This project received an MICDE Catalyst Grant in summer 2021.
The immediate goal of this project is to develop a physics/chemistry-aware inverse reinforcement learning (IRL) computational framework to discover how heterogeneous cancer cells function singly or collectively to drive cancer progression. The long-term goal of this research centers on understanding single-cell and cooperative decision-making that drive tumor growth, metastasis, and recurrence. The proposed work is computational science in nature, developing new and scalable artificial intelligence (AI) algorithms that leverage cell imaging data to extract knowledge on cancer cell behavior and predict interventions.
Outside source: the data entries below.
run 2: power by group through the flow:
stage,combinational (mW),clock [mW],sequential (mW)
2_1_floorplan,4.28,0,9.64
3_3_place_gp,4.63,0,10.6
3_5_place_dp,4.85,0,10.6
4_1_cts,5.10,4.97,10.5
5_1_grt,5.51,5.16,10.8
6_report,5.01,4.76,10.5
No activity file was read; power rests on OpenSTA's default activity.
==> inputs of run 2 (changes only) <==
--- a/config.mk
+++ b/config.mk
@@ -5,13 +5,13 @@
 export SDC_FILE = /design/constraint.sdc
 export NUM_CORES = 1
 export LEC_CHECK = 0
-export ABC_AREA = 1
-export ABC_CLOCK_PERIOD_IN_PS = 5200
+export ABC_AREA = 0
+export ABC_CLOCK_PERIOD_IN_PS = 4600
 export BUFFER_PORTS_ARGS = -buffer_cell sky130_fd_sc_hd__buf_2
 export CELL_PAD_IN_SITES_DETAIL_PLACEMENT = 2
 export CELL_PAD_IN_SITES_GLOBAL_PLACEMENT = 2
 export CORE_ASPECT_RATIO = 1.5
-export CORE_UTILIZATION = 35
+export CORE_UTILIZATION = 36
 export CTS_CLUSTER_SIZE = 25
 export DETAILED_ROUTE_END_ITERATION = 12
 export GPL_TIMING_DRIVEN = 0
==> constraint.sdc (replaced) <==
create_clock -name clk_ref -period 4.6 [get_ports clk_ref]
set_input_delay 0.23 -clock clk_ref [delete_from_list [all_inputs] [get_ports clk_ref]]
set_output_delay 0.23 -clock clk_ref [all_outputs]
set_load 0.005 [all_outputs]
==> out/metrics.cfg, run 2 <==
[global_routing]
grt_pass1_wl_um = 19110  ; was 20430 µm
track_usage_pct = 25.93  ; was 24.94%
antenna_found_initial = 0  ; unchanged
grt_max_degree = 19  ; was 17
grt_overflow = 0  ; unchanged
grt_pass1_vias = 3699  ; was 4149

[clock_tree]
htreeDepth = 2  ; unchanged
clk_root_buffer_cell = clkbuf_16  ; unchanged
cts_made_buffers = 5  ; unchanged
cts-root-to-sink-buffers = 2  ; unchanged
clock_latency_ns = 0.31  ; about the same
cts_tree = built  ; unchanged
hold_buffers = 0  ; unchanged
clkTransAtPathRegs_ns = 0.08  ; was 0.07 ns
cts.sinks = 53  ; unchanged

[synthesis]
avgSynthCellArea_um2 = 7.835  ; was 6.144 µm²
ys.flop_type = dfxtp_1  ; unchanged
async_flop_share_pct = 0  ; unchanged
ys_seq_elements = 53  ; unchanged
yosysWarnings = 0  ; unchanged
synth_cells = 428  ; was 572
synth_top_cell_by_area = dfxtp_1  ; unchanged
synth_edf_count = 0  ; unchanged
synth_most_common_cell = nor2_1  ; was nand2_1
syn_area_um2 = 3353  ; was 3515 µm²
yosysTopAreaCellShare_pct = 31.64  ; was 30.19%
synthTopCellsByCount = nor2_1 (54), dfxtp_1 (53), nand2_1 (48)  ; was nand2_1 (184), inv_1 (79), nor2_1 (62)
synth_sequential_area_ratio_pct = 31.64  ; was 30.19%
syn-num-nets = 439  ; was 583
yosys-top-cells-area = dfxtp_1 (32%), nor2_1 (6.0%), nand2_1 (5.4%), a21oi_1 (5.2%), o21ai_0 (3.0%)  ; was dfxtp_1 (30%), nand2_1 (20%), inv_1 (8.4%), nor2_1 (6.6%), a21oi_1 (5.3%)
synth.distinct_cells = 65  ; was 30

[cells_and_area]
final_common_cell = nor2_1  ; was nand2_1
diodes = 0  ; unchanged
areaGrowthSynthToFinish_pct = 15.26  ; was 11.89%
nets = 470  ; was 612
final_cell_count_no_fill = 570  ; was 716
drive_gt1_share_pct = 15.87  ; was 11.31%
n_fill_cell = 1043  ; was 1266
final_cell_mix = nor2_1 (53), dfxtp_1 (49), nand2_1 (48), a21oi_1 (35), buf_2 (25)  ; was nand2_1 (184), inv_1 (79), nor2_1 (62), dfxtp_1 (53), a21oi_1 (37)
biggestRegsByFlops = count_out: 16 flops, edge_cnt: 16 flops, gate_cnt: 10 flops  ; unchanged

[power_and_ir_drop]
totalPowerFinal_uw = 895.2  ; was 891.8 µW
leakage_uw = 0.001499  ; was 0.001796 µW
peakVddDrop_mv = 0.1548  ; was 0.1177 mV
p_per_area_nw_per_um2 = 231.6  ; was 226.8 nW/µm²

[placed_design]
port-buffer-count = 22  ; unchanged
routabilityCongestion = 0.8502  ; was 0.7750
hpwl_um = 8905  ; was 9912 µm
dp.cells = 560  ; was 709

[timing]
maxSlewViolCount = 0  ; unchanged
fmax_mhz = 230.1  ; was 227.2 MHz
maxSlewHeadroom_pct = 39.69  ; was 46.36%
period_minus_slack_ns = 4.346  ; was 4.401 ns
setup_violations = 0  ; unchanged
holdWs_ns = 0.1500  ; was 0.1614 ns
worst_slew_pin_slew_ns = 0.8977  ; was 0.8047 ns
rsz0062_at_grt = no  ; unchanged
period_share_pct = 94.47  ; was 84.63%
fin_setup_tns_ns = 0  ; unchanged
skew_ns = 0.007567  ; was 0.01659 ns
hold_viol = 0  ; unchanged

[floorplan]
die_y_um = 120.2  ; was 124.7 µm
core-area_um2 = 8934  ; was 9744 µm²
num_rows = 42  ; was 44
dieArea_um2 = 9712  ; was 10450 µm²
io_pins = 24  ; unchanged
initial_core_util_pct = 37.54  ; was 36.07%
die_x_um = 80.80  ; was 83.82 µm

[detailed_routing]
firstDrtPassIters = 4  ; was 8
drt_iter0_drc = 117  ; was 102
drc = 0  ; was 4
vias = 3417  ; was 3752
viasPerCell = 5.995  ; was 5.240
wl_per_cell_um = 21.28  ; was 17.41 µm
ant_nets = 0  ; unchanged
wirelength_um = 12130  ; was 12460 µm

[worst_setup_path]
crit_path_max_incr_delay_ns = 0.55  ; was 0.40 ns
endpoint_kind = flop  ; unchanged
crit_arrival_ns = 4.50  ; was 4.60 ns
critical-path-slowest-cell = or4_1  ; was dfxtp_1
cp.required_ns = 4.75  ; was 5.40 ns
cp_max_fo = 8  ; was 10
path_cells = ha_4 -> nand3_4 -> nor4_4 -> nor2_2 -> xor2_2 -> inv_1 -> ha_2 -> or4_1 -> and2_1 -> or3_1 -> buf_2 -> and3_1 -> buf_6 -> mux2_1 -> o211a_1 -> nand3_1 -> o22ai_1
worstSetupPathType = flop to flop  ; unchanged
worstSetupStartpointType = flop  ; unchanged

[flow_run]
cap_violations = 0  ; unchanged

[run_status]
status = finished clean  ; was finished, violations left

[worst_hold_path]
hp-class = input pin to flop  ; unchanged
The project team hypothesizes that heterogeneity in cancer arises through predictable processes, producing a cohort of team players that function collectively to drive critical steps in disease progression (survival, proliferation, invasion, and metastasis), measuring “success” on a tumor-wide rather than individual cell basis. The team also hypothesizes that the motivations behind cell decisions, represented as a reward function within a physics/chemistry-abiding multi-agent model, can be learned via IRL from real-world spatial-temporal image data containing thousands of live cells uniquely available to the team.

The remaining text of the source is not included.